Czech and Slovene units had always performed erratically on the Russian front; now they simply threw away their weapons and ran. The Russians took a quarter of a million of them prisoner in the course of an advance that carried on across the eastern half of Galicia. He captured 350,000 men in total during the offensive, and relieved the pressure in the west and in Italy. Brusilov’s drive then petered out, but before doing so it had had important political consequences. Romania was induced by the advance into Galicia to throw in its lot with the entente powers. Like the Italians, the Romanians hoped to gain territory from Austria-Hungary, but also like the Italians, they proved so incompetent militarily that they proved to be as much a burden as a boon to their new allies.

The Germans moved troops from Verdun to bolster their allies and then fought back to regain lost territory. The failure at Verdun weakened Falkenhayn’s position as commander of the Triple Alliance forces, and after the Brusilov offensive he was forced to resign. The Austro-Hungarian armies were thereafter unable to launch their own offensives. Ludendorff became the new chief commander, with Hindenburg as his number two. Ludendorff quickly restored the Central Powers’ position in the east, stiffening the Austro-Hungarian units with German officers and NCOs. He then sent enough reinforcements to Hungary and Bulgaria to spearhead a counter-offensive against Romania. They had optimistically invaded Hungary, but a German-Bulgarian army entering the Dobruja took them in the rear, and a German-Austrian army threw them back over the Carpathians. Given Romania’s geography, it was easy to arrange for converging attacks to cut off the southern two-thirds of the country. Caught between ‘two fires’ the Romanians had to abandon their capital, Bucharest, and the greater part of their country. The Romanian army hid behind the Russian relief force in Moldavia, while the Germans methodically drained the conquered part of Romania of its invaluable supplies of cattle, wheat and oil.

001

Welcome as this new source of supply was, however, it wasn’t enough. The British blockade naval blockade of the Central Powers was beginning to hurt by mid-1916, particularly when the German navy failed to break out at the Battle of Jutland just before the Brusilov Offensive began.
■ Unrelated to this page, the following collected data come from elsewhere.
**/design/flow/design.v**
```verilog
`default_nettype none
module fpu_16 (
    input logic [15:0] a,
    input logic [15:0] b_ori,
    input logic [3:0] sel,
    output logic [15:0] y
);
    logic [4:0] max_exp; 
    logic [4:0] min_exp; 
    logic a_nan, b_nan, a_inf, b_inf, a_0, b_0;
    logic [15:0] g, s;
    logic [14:0] ext_g_mantisa, ext_s_mantisa, ext_y_mantisa, ext_y_mantisa_nor;
    logic [11:0] ext_y_mantisa_round;
    logic over_underflow;
    logic [4:0] y_exp_nor;
    logic [4:0] a_exp_c, b_exp_c, y_exp_c, y_exp_c_nor, y_exp_c_round;
    logic a_exp_neg, b_exp_neg, y_exp_neg, y_exp_neg_nor, y_exp_neg_round, sticky;
    logic [21:0] temp_product, product_nor;
    logic [11:0] product_round;
    logic [9:0] y_product_mantisa;
    logic [15:0] b;
    assign b = (sel == 4'b0010)? {~b_ori[15], b_ori[14:0]} : {b_ori[15], b_ori[14:0]};
    assign max_exp = 5'b11110;
    assign min_exp = 5'b00001;
    assign a_nan = (a[14:10]==5'b11111 && a[9:0]!=10'd0);
    assign b_nan = (b[14:10]==5'b11111 && b[9:0]!=10'd0);
    assign a_inf = (a[14:10]==5'b11111 && a[9:0]==10'd0);
    assign b_inf = (b[14:10]==5'b11111 && b[9:0]==10'd0);
    assign a_0 = (a[14:10]==5'd0);
    assign b_0 = (b[14:10]==5'd0);
    always_comb begin
        g = 'd0;
        s = 'd0;
        ext_g_mantisa = 'd0;
        ext_s_mantisa = 'd0;
        ext_y_mantisa = 'd0;
        ext_y_mantisa_nor = 'd0;
        ext_y_mantisa_round = 'd0;
        over_underflow = 'd0;
        y_exp_nor = 'd0;
        a_exp_c = 'd0;
        b_exp_c = 'd0;
        y_exp_c = 'd0;
        y_exp_c_nor = 'd0;
        y_exp_c_round = 'd0;
        a_exp_neg = 'd0;
        b_exp_neg = 'd0;
        y_exp_neg = 'd0;
        y_exp_neg_nor = 'd0;
        y_exp_neg_round = 'd0;
        sticky = 'd0;
        temp_product = 'd0;
        product_nor = 'd0;
        product_round = 'd0;
        y_product_mantisa = 'd0;
        y = 'd0;
        if (a_nan || b_nan) y = 16'hFFFF;
        else if (a_inf&&b_inf&&(a[15]!=b[15])&&sel[1:0]>'d0) y = 16'hFFFF;
        else if (a_inf && sel[1:0]>'d0) y = a;
        else if (b_inf && sel[1:0]>'d0) y = b;
        else if ((a_inf || b_inf) && sel[3:2]>'d0 && a[15]==b[15]) y = 16'b0111110000000000;
        else if ((a_inf || b_inf) && sel[3:2]>'d0 && a[15]!=b[15]) y = 16'b1111110000000000;
        else if (a_0 && b_0 && sel[1:0]>'d0) y = 16'd0;
        else if (a_0 && sel[1:0]>='b01) y = b;
        else if (a_0 && sel[3:2]>'d0) y = 16'd0;
        else if (b_0 && sel[1:0]=='b01) y = a;
        else if (b_0 && sel[1:0]=='b10) y = {~a[15], a[14:0]};
        else if (b_0 && sel[3:2]>'d0) y = 16'd0;
        else if (a[15]!=b[15]&&a[14:0]==b[14:0]&& sel[1:0]>'d0) y = 'd0;
        else if (sel[1:0]>'d0) begin
            if (a[14:10]==b[14:10]) begin
                if (a[9:0] > b[9:0]) begin
                    g = a;
                    s = b;
                end
                else begin
                    g = b;
                    s = a;
                end
                ext_g_mantisa = {2'b01,g[9:0],3'b000};
                ext_s_mantisa = {2'b01,s[9:0],3'b000};
                if (g[15]!=s[15]) ext_y_mantisa = ext_g_mantisa-ext_s_mantisa;
                else ext_y_mantisa = ext_g_mantisa+ext_s_mantisa;
            end
            else begin
                if (a[14:10] > b[14:10]) begin
                    g = a;
                    s = b;
                end
                else begin
                    g = b;
                    s = a;
                end
                ext_g_mantisa = {2'b01,g[9:0],3'b000};
                ext_s_mantisa[14:1]={2'b01,s[9:0],2'b00}>>(g[14:10]-s[14:10]);
                if (g[14:10]-s[14:10] == 5'd1) ext_s_mantisa[0] = 0;
                else if (g[14:10]-s[14:10] == 'd2) ext_s_mantisa[0] = 0;
                else if (g[14:10]-s[14:10] == 'd3 && s[0]>1'd0) 
                        ext_s_mantisa[0] = 1;
                else if (g[14:10]-s[14:10] == 'd4 && s[1:0]>2'd0) 
                        ext_s_mantisa[0] = 1;
                else if (g[14:10]-s[14:10] == 'd5 && s[2:0]>3'd0) 
                        ext_s_mantisa[0] = 1;
                else if (g[14:10]-s[14:10] == 'd6 && s[3:0]>4'd0) 
                        ext_s_mantisa[0] = 1;
                else if (g[14:10]-s[14:10] == 'd7 && s[4:0]>5'd0) 
                        ext_s_mantisa[0] = 1;
                else if (g[14:10]-s[14:10] == 'd8 && s[5:0]>6'd0) 
                        ext_s_mantisa[0] = 1;
                else if (g[14:10]-s[14:10] == 'd9 && s[6:0]>7'd0) 
                        ext_s_mantisa[0] = 1;
                else if (g[14:10]-s[14:10] == 'd10 && s[7:0]>'d0) 
                        ext_s_mantisa[0] = 1;
                else if (g[14:10]-s[14:10] > 'd10) ext_s_mantisa[0] = 1;
                else ext_s_mantisa[0] = 0;
                if (g[15]!=s[15]) ext_y_mantisa = ext_g_mantisa-ext_s_mantisa;
                else ext_y_mantisa = ext_g_mantisa+ext_s_mantisa;
            end
            if (ext_y_mantisa[14]==1) begin
                if (g[14:10] < max_exp) begin
                    over_underflow = 0;
                    y_exp_nor = g[14:10]+1;
                    ext_y_mantisa_nor[14:1] = ext_y_mantisa[14:1] >> 1;
                    ext_y_mantisa_nor[0]=ext_y_mantisa[1]|ext_y_mantisa[0];
                end
                else begin
                    over_underflow = 1;
                    y[15] = g[15];
                    y[14:10] = 5'b11111;
                    y[9:0] = 10'd0;
                end
            end
            else if (ext_y_mantisa[13]==1) begin
                over_underflow = 0;
                y_exp_nor = g[14:10];
                ext_y_mantisa_nor = ext_y_mantisa;
            end
            else if (ext_y_mantisa[12]==1) begin
                if (g[14:10] > min_exp) begin
                    over_underflow = 0;
                    y_exp_nor = g[14:10]-'d1;
                    ext_y_mantisa_nor = ext_y_mantisa <<< 'd1;
                end
                else begin
                    over_underflow = 1;
                    y[15] = g[15];
                    y[14:0] = 'd0;
                end
            end
            else if (ext_y_mantisa[11]==1) begin
                if (g[14:10] > min_exp+'d1) begin
                    over_underflow = 0;
                    y_exp_nor = g[14:10]-'d2;
                    ext_y_mantisa_nor = ext_y_mantisa <<< 'd2;
                end
                else begin
                    over_underflow = 1;
                    y[15] = g[15];
                    y[14:0] = 'd0;
                end
            end
            else if (ext_y_mantisa[10]==1) begin
                if (g[14:10] > min_exp+'d2) begin
                    over_underflow = 0;
                    y_exp_nor = g[14:10]-'d3;
                    ext_y_mantisa_nor = ext_y_mantisa <<< 'd3;
                end
                else begin
                    over_underflow = 1;
                    y[15] = g[15];
                    y[14:0] = 'd0;
                end
            end
            else if (ext_y_mantisa[9]==1) begin
                if (g[14:10] > min_exp+'d3) begin
                    over_underflow = 0;
                    y_exp_nor = g[14:10]-'d4;
                    ext_y_mantisa_nor = ext_y_mantisa <<< 'd4;
                end
                else begin
                    over_underflow = 1;
                    y[15] = g[15];
                    y[14:0] = 'd0;
                end
            end
            else if (ext_y_mantisa[8]==1) begin
                if (g[14:10] > min_exp+'d4) begin
                    over_underflow = 0;
                    y_exp_nor = g[14:10]-'d5;
                    ext_y_mantisa_nor = ext_y_mantisa <<< 'd5;
                end
                else begin
                    over_underflow = 1;
                    y[15] = g[15];
                    y[14:0] = 'd0;
                end
            end
            else if (ext_y_mantisa[7]==1) begin
                if (g[14:10] > min_exp+'d5) begin
                    over_underflow = 0;
                    y_exp_nor = g[14:10]-'d6;
                    ext_y_mantisa_nor = ext_y_mantisa <<< 'd6;
                end
                else begin
                    over_underflow = 1;
                    y[15] = g[15];
                    y[14:0] = 'd0;
                end
            end
            else if (ext_y_mantisa[6]==1) begin
                if (g[14:10] > min_exp+'d6) begin
                    over_underflow = 0;
                    y_exp_nor = g[14:10]-'d7;
                    ext_y_mantisa_nor = ext_y_mantisa <<< 'd7;
                end
                else begin
                    over_underflow = 1;
                    y[15] = g[15];
                    y[14:0] = 'd0;
                end
            end
            else if (ext_y_mantisa[5]==1) begin
                if (g[14:10] > min_exp+'d7) begin
                    over_underflow = 0;
                    y_exp_nor = g[14:10]-'d8;
                    ext_y_mantisa_nor = ext_y_mantisa <<< 'd8;
                end
                else begin
                    over_underflow = 1;
                    y[15] = g[15];
                    y[14:0] = 'd0;
                end
            end
            else if (ext_y_mantisa[4]==1) begin
                if (g[14:10] > min_exp+'d8) begin
                    over_underflow = 0;
                    y_exp_nor = g[14:10]-'d9;
                    ext_y_mantisa_nor = ext_y_mantisa <<< 'd9;
                end
                else begin
                    over_underflow = 1;
                    y[15] = g[15];
                    y[14:0] = 'd0;
                end
            end
            else if (ext_y_mantisa[3]==1) begin
                if (g[14:10] > min_exp+'d9) begin
                    over_underflow = 0;
                    y_exp_nor = g[14:10]-'d10;
                    ext_y_mantisa_nor = ext_y_mantisa <<< 'd10;
                end
                else begin
                    over_underflow = 1;
                    y[15] = g[15];
                    y[14:0] = 'd0;
                end
            end
            else begin
                if (g[14:10] > min_exp+'d10) begin
                    over_underflow = 0;
                    y_exp_nor = g[14:10]-'d11;
                    ext_y_mantisa_nor = ext_y_mantisa <<< 'd11;
                end
                else begin
                    over_underflow = 1;
                    y[15] = g[15];
                    y[14:0] = 'd0;
                end
            end
            if (~over_underflow) begin
                if (ext_y_mantisa_nor[2:0] > 3'b100 || 
                    (ext_y_mantisa_nor[2:0] == 3'b100 && 
                    ext_y_mantisa_nor[3] == 1'b1)) begin
                    ext_y_mantisa_round = ext_y_mantisa_nor[14:3]+'d1;
                    if (ext_y_mantisa_round[11]==1) begin
                        if (y_exp_nor < max_exp) begin
                            y[15] = g[15];
                            y[14:10] = y_exp_nor+'d1;
                            y[9:0] = ext_y_mantisa_round[10:1];  
                        end
                        else begin
                            y[15] = g[15];
                            y[14:10] = 5'b11111;
                            y[9:0] = 10'd0;
                        end
                    end
                    else begin
                        y[15] = g[15];
                        y[14:10] = y_exp_nor;
                        y[9:0] = ext_y_mantisa_round[9:0];
                    end
                end
                else begin
                    ext_y_mantisa_round = ext_y_mantisa_nor[14:3];
                    y[15] = g[15];
                    y[14:10] = y_exp_nor;
                    y[9:0] = ext_y_mantisa_round[9:0];
                end
            end
        end
        else begin
            y[15] = (a[15]==b[15]) ? 0 : 1;
            if (a[14:10] < 5'd15 && b[14:10] < 5'd15) begin
                a_exp_neg = 1;
                b_exp_neg = 1;
                a_exp_c = 5'd15-a[14:10];
                b_exp_c = 5'd15-b[14:10];
            end
            else if (a[14:10] < 5'd15 && b[14:10] >= 5'd15) begin
                a_exp_neg = 1;
                b_exp_neg = 0;
                a_exp_c = 5'd15-a[14:10];
                b_exp_c = b[14:10]-5'd15;
            end
            else if (a[14:10] >= 5'd15 && b[14:10] < 5'd15) begin
                a_exp_neg = 0;
                b_exp_neg = 1;
                a_exp_c = a[14:10]-5'd15;
                b_exp_c = 5'd15-b[14:10];
            end
            else begin
                a_exp_neg = 0;
                b_exp_neg = 0;
                a_exp_c = a[14:10]-5'd15;
                b_exp_c = b[14:10]-5'd15;
            end
            if (a_exp_neg && b_exp_neg) begin
                y_exp_neg = 1;
                y_exp_c = a_exp_c+b_exp_c;
            end
            else if (a_exp_neg && ~b_exp_neg && b_exp_c >= a_exp_c) begin
                y_exp_neg = 0;
                y_exp_c = b_exp_c-a_exp_c;
            end
            else if (a_exp_neg && ~b_exp_neg && b_exp_c < a_exp_c) begin
                y_exp_neg = 1;
                y_exp_c = a_exp_c-b_exp_c;
            end
            else if (~a_exp_neg && b_exp_neg && a_exp_c >= b_exp_c) begin
                y_exp_neg = 0;
                y_exp_c = a_exp_c-b_exp_c;
            end
            else if (~a_exp_neg && b_exp_neg && a_exp_c < b_exp_c) begin
                y_exp_neg = 1;
                y_exp_c = b_exp_c-a_exp_c;
            end
            if (~a_exp_neg && ~b_exp_neg) begin
                y_exp_neg = 0;
                y_exp_c = a_exp_c+b_exp_c;
            end
            temp_product = {1'b1,a[9:0]}*{1'b1,b[9:0]};
            if (temp_product[21]==1'b1) begin
                product_nor = temp_product >> 1;
                if (y_exp_neg) y_exp_c_nor = y_exp_c-5'd1;
                else y_exp_c_nor = y_exp_c+5'd1;
                if (y_exp_c_nor == 5'd0) y_exp_neg_nor = 0;
                else y_exp_neg_nor = y_exp_neg;
            end
            else begin
                product_nor = temp_product;
                y_exp_c_nor = y_exp_c;
                y_exp_neg_nor = y_exp_neg;
            end
            sticky = (temp_product[7:0]>=8'd1) ? 1 : 0;
            if ({product_nor[9:8],sticky} > 3'b100 ||
                ({product_nor[9:8],sticky}==3'b100 &&
                 product_nor[12] == 1)) begin
                product_round = product_nor[21:10]+1;
                if (product_round[11]==1) begin
                    y_product_mantisa = product_round[10:1];
                    if (y_exp_neg_nor) y_exp_c_round = y_exp_c_nor-5'd1;
                    else y_exp_c_nor = y_exp_c-5'd1;
                    if (y_exp_c_round == 5'd0) y_exp_neg_round = 0;
                    else y_exp_neg_round = y_exp_neg_nor;
                end
                else begin
                    y_product_mantisa = product_round[9:0];
                    y_exp_c_round = y_exp_c_nor;
                    y_exp_neg_round = y_exp_neg_nor;
                end
            end
            else begin
                product_round = product_nor[21:10];
                y_product_mantisa = product_round[9:0];
                y_exp_c_round = y_exp_c_nor;
                y_exp_neg_round = y_exp_neg_nor;
            end
            if (y_exp_neg_round && y_exp_c_round > 5'd14) begin
                y[14:0] = 15'd0;
            end
            else if (y_exp_neg_round && y_exp_c_round <= 5'd14) begin
                y[14:10] = 5'd15 - y_exp_c_round;
                y[9:0] = y_product_mantisa;
            end
            else if (~y_exp_neg_round && y_exp_c_round > (max_exp-5'd15))begin
                y[14:10] = 5'b11111;
                y[9:0] = 10'd0;
            end
            else begin
                y[14:10] = y_exp_c_round+5'd15;
                y[9:0] = y_product_mantisa;
            end
        end
    end
endmodule : fpu_16
module input_16(
    input logic clock, reset,
    input logic [9:0] data_in,
    output logic [15:0] num1, num2,
    output logic [3:0] op,
    output logic start
);
    logic count;
    always_ff @(posedge clock or posedge reset) begin
        if (reset) begin
            num1 <= 'd0;
            num2 <= 'd0;
            op <= 'd0;
            start <= 0;
            count <= 'd0;
        end
        else if (data_in[1:0] == 2'b01) begin
            if (count == 0) begin
                num1[7:0] <= data_in[9:2];
                count <= 1;
            end
            else begin
                num1[15:8] <= data_in[9:2];
                count <= 0;
            end
        end
        else if (data_in[1:0] == 2'b10) begin
            if (count == 0) begin
                num2[7:0] <= data_in[9:2];
                count <= 1;
            end
            else begin
                num2[15:8] <= data_in[9:2];
                count <= 0;
            end
        end
        else if (data_in[1:0] == 2'b11) begin
            op <= data_in[5:2];
            start <= 'd1;
        end
        else if (start)
            start <= 0;
    end
endmodule: input_16
module output_16(
    input logic clock, reset,
    input logic [15:0] ans,
    input logic done_calc,
    output logic [9:0] data_out
);
    logic count;
    always_ff @(posedge clock or posedge reset) begin
        if (reset) begin
            data_out <= 'd0;
            count <= 0;
        end
        else if (done_calc) begin
            data_out[9:2] <= ans[15:8];
            data_out[1:0] <= 2'b11;
            count <= 1;
        end
        else if (count) begin
            data_out[9:2] <= ans[7:0];
            data_out[1:0] <= 2'b11;
            count <= 0;
        end
        else
            data_out <= 'd0;
    end
endmodule: output_16
module top(
    input logic clock, reset,
    input logic [9:0] inp,
    output logic [9:0] out
);
    logic [15:0] a, b, y;
    logic [3:0] sel;
    logic signal;
    input_16 in1(.clock, .reset, .data_in(inp), .num1(a), .num2(b), .op(sel), .start(signal));
    fpu_16 calc(.a, .b_ori(b), .sel, .y);
    output_16 out1(.clock, .reset, .ans(y), .done_calc(signal), .data_out(out));
endmodule
```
The queues for food in Germany were getting longer and their behaviour less orderly. There had been serious riots in the major industrial centres in the Spring. The situation was even worse in Austria-Hungary.

While the Brusilov Offensive was initially one of the war’s most successful campaigns, it came at a huge cost: the Central Powers lost 1.5 million men and the Russians 0.5 million. Altogether, Russia had lost a million troops by the autumn of 1916. This was her last major effort in support of her allies. Those who remained were utterly exhausted and sick of the sacrifice. These heavy casualties led to further discontent in Russia.

Other major events in the course of the war in the east in 1916 included a Russian advance in the Caucasus and Germany’s creation of a Polish kingdom out of territory conquered from the Russians, though this did not include any part of German Poland, nor did the Poles get a king. Also in the summer of 1916, the Greek government was forced to accept allied direction.

The Olympic Games Cancelled:

The 1916 Olympic Games were due to be held in Berlin but were cancelled. The 1920 games took place in Antwerp in honour of the suffering of the people of Belgium in the war. It was there that the flag featuring the five rings was raised for the first time. Berlin next hosted the Games in 1936.

Sources:

Colin McEvedy (1982): The Penguin Atlas of Recent History (Europe since 1815). Harmondsworth: Penguin Books.

Richards, Goodson & Morris (1938): A Sketch-Map History of the Great War and After, 1914-35. London: Harrap.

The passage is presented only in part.